■ Action item:
Would you please output the records exactly as they appear below?

■ Provided records:
"""
==> config.mk <==
export PLATFORM = sky130hd
export DESIGN_NAME = card16_socket_control
export DESIGN_NICKNAME = d
export VERILOG_FILES = /design/src/shared/card16_pkg.sv /design/src/shared/card16_cycle_if.sv /design/src/rtl/card16_cycle_engine.sv /design/src/rtl/card16_socket_control.sv
export SDC_FILE = /design/constraint.sdc
export NUM_CORES = 1
export LEC_CHECK = 0
export BUFFER_PORTS_ARGS = -buffer_cell sky130_fd_sc_hd__buf_2
export CELL_PAD_IN_SITES_DETAIL_PLACEMENT = 1
export CELL_PAD_IN_SITES_GLOBAL_PLACEMENT = 2
export CORE_MARGIN = 2
export CORE_UTILIZATION = 24
export DETAILED_ROUTE_END_ITERATION = 10
export HOLD_SLACK_MARGIN = 0.15
export PLACE_DENSITY = 0.66
export SYNTH_ARGS = -nofsm -noshare
export SYNTH_HDL_FRONTEND = slang
export SYNTH_HIERARCHICAL = 1
export SYNTH_SLANG_ARGS = --single-unit
==> constraint.sdc <==
create_clock -name CLK_SYS_I -period 2.8 [get_ports CLK_SYS_I]
set_clock_uncertainty 0.05 [all_clocks]
set_input_delay 0 -clock CLK_SYS_I [delete_from_list [all_inputs] [get_ports CLK_SYS_I]]
set_output_delay 0 -clock CLK_SYS_I [all_outputs]
set_load 0.05 [all_outputs]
"""
■ Reply to the exercise:
==> config.mk <==
export PLATFORM = sky130hd
export DESIGN_NAME = card16_socket_control
export DESIGN_NICKNAME = d
export VERILOG_FILES = /design/src/shared/card16_pkg.sv /design/src/shared/card16_cycle_if.sv /design/src/rtl/card16_cycle_engine.sv /design/src/rtl/card16_socket_control.sv
export SDC_FILE = /design/constraint.sdc
export NUM_CORES = 1
export LEC_CHECK = 0
export BUFFER_PORTS_ARGS = -buffer_cell sky130_fd_sc_hd__buf_2
export CELL_PAD_IN_SITES_DETAIL_PLACEMENT = 1
export CELL_PAD_IN_SITES_GLOBAL_PLACEMENT = 2
export CORE_MARGIN = 2
export CORE_UTILIZATION = 24
export DETAILED_ROUTE_END_ITERATION = 10
export HOLD_SLACK_MARGIN = 0.15
export PLACE_DENSITY = 0.66
export SYNTH_ARGS = -nofsm -noshare
export SYNTH_HDL_FRONTEND = slang
export SYNTH_HIERARCHICAL = 1
export SYNTH_SLANG_ARGS = --single-unit
==> constraint.sdc <==
create_clock -name CLK_SYS_I -period 2.8 [get_ports CLK_SYS_I]
set_clock_uncertainty 0.05 [all_clocks]
set_input_delay 0 -clock CLK_SYS_I [delete_from_list [all_inputs] [get_ports CLK_SYS_I]]
set_output_delay 0 -clock CLK_SYS_I [all_outputs]
set_load 0.05 [all_outputs]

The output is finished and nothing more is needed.